For a long time, Anakin does not believe.
Well, at first he does. He sits silent and still on the ground long after Obi-Wan's breaths have shuddered to a halt, cradling his former master to his chest. He isn't crying anymore - he feels numb, empty. He hadn't been the one to hold Obi-Wan in his arms last time. That had been Ahsoka. It's a terribly selfish thought, but part of him wishes it wasn't him this time, either.
Coincidentally, it is Ahsoka who finds them there. Her expression is wary, her hands gentle, when she kneels before him and reaches out, perhaps to take Obi-Wan from his arms. He recoils, shields his master from her reach, and something in her eyes breaks.
"Master, he -" she hesitates, and looks at him as though he is a wounded animal. "He's gone."
Something in his chest shatters then, a sob tearing from his throat that he is powerless to prevent, even if he'd wanted to. Much of the next few hours is a blur. Later, they will tell him that he had screamed, fought against their efforts to take Obi-Wan, and at last, sobbed in Ahsoka's arms until he was nearly catatonic.
He wakes the next morning, somehow in his bed, and decides that it isn't true.
It is a trick, yet another lie on the council's part. Obi-Wan will return, just as he had before, having been on some absurd mission for the kriffing council that he'd had to leave Anakin out of. It will be as before. He isn't gone.

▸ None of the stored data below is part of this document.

[config.mk]
export PLATFORM = sky130hd
export DESIGN_NAME = sa_annunciator
export DESIGN_NICKNAME = d
export VERILOG_FILES = /design/src/pkg/sa_pkg.sv /design/src/hdl/sa_annunciator.sv
export VERILOG_INCLUDE_DIRS = /design/src /design/src/pkg
export SDC_FILE = /design/constraint.sdc
export NUM_CORES = 1
export LEC_CHECK = 0
export BUFFER_PORTS_ARGS = -buffer_cell sky130_fd_sc_hd__buf_2
export CORE_ASPECT_RATIO = 1.5
export CORE_MARGIN = 2
export CORE_UTILIZATION = 30
export DETAILED_ROUTE_END_ITERATION = 12
export PLACE_DENSITY = 0.52
export SLEW_MARGIN = 20
export SYNTH_ARGS = -nofsm -noshare
export SYNTH_HDL_FRONTEND = slang
export SYNTH_SLANG_ARGS = --single-unit
[constraint.sdc]
create_clock -name clk -period 1.9 [get_ports clk]
set_input_delay 0.19 -clock clk [delete_from_list [all_inputs] [get_ports clk]]
set_output_delay 0.19 -clock clk [all_outputs]
set_load 0.005 [all_outputs]
[src/pkg/sa_params.svh]
`ifndef SA_PARAMS_SVH
`define SA_PARAMS_SVH
// Blink half period in ms and derived cycle count at 20 MHz
`define SA_CLK_HZ        20000000
`define SA_BLINK_HALF_MS 250
`define SA_BLINK_CYC     ((`SA_CLK_HZ / 1000) * `SA_BLINK_HALF_MS)
// Plasma threshold: current above max / 1024
`define SA_PLASMA_SHIFT  10
`define SA_CUR_W         16
// Indicator count per panel type
`define SA_LEDS_STD      10
`define SA_LEDS_MINI     9
// Reset value of active-low lines (inactive high)
`define SA_LINE_IDLE     1'b1
`endif

[src/pkg/sa_pkg.sv]
package sa_pkg;
  // Selected target-life counter
  typedef enum logic [1:0] {
    SA_TGT_NONE,
    SA_TGT_1,
    SA_TGT_2,
    SA_TGT_3
  } sa_target_t;

  // Conditions reported by the controller
  typedef struct packed {
    logic output_on;
    logic contactor_closed;
    logic at_setpoint;
    logic overcurrent;
    logic life_ended;
    logic ramping;
    logic ramp_paused;
    logic temp_high;
    logic water_fault;
    logic vac_fault;
    logic aux_fault;
  } sa_cond_t;

  // Status indicator LEDs (standard panel order)
  typedef struct packed {
    logic arc;
    logic ramp;
    logic setpoint;
    logic plasma;
    logic output_led;
    logic target_life;
    logic temp;
    logic water;
    logic vacuum;
    logic auxiliary;
  } sa_leds_t;
endpackage : sa_pkg
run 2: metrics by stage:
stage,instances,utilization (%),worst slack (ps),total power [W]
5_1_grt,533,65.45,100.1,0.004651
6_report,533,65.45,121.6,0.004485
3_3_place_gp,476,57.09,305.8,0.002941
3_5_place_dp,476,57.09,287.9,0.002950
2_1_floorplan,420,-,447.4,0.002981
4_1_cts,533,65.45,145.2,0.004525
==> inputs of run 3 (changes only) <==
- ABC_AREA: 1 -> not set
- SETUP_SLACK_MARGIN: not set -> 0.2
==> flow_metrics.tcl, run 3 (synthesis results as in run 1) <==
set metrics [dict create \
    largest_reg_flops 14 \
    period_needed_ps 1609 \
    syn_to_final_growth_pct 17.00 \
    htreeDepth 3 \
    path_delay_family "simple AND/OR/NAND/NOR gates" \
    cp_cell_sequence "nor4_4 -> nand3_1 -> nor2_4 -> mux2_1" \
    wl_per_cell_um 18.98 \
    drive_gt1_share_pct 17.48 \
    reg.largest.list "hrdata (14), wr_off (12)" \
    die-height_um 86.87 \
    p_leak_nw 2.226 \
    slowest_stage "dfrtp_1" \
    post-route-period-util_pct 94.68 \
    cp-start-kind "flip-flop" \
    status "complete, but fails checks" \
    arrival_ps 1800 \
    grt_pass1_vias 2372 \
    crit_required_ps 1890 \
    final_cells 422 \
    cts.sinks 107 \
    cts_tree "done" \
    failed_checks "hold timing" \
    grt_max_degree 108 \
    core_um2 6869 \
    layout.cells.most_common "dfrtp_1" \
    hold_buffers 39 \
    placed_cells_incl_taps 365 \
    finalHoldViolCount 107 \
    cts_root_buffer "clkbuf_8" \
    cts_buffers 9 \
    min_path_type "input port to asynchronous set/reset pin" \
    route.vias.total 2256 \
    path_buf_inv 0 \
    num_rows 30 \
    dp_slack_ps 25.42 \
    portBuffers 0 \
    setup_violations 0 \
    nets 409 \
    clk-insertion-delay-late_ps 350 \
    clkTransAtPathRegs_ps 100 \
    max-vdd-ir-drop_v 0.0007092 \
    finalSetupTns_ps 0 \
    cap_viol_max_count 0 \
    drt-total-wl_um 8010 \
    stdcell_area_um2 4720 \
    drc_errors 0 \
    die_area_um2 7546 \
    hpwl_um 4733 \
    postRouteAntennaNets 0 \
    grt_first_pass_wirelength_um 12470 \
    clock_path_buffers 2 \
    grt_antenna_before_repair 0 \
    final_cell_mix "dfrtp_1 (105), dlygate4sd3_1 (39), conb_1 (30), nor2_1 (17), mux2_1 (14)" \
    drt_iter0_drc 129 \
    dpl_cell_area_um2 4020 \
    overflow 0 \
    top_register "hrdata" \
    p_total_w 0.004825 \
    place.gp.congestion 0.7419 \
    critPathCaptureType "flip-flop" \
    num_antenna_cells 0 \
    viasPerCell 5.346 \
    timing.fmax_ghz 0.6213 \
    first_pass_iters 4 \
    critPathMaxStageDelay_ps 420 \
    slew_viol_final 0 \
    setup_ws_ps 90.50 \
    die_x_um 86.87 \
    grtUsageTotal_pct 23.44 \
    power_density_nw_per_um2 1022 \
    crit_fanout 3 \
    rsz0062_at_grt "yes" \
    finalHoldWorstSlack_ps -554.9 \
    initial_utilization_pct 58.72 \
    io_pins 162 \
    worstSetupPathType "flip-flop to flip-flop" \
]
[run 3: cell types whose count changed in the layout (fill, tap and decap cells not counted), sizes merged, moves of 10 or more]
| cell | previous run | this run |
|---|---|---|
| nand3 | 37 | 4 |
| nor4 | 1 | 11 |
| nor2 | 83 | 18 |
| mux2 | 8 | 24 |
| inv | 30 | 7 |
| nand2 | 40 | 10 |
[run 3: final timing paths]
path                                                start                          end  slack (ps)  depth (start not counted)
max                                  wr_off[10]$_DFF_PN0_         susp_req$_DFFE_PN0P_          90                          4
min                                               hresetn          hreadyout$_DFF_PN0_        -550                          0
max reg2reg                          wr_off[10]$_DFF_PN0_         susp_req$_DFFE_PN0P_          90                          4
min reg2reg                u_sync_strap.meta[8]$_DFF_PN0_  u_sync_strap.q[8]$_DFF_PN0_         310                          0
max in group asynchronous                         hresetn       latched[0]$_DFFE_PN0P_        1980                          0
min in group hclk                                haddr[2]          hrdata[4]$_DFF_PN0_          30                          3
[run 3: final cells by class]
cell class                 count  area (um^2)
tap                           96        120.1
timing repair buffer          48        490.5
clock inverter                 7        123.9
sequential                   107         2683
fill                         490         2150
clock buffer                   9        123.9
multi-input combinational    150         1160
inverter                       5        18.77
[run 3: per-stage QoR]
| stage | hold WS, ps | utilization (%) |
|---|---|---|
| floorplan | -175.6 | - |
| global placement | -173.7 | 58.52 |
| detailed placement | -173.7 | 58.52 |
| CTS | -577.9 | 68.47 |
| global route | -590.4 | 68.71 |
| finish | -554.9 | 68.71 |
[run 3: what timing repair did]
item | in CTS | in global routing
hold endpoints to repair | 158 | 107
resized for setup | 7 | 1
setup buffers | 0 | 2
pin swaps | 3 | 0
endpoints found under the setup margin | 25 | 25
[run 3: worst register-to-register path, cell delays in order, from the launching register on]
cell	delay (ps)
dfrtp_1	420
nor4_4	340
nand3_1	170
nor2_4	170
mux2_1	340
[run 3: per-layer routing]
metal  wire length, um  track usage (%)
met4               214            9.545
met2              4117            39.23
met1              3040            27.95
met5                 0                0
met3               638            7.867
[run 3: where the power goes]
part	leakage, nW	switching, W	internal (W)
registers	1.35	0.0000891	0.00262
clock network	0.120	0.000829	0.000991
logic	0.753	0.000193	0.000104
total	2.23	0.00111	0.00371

Anakin is calm during the funeral, so much so that it seems to alarm Ahsoka. She draws him aside afterward and tries to get him to open up.
"I'm alright, Snips," he says, and she stares at him.
"Master, your... your master just died, I know you probably aren't... I'm here for you -"
"He's not dead," Anakin says plainly, ignoring the hysteria suddenly welling in his stomach, threatening to spill forth. Ahsoka is staring at him again.
"Master -"
"He's not dead," Anakin says again, and shakes his head sharply. "Snips, you were there last time. You held him. We were so sure, and then he came back, and it's just like that. He's just undercover or something again. He'll come back. He always does."
In the end, no amount of reasoning can sway him, and she is forced to let him be. In the days that follow, he is encouraged by several Masters to see a mind healer, and staunchly refuses. Eventually, they leave him alone as well, though he doesn't miss the concerned glances and the way the Council watches him just a little more closely.
Months pass.
Obi-Wan doesn't return.
But he will. Anakin is sure of it -
Until he wakes up one year after that terrible day, and he knows.
Obi-Wan is gone. He isn't coming back. He isn't on some long undercover mission. The Council is not lying to him. He's been lying to himself. Obi-Wan is gone.
Anakin sobs into his pillow for an hour. When he goes to Ahsoka's room, his eyes are red and swollen. She looks at him with renewed alarm. "Anakin - Anakin, what happened, is it -"
His voice cracks. "Is he really gone, Ahsoka?"
Relief floods her gaze, and then sorrow, and finally, outright pity. It's enough to break the dam again, and Anakin begins to weep. For the time that he's wasted in denial, and for all that he has lost in the death of the best friend he could ever have asked for. For the months that he wasted simmering in rage at Obi-Wan's deception. Precious months. He couldn't have known it would be their last.
Ahsoka draws him against her, and abruptly, his knees give out. They sink to the floor together, his padawan's arms around him, and she holds all his broken pieces together as he shatters anew.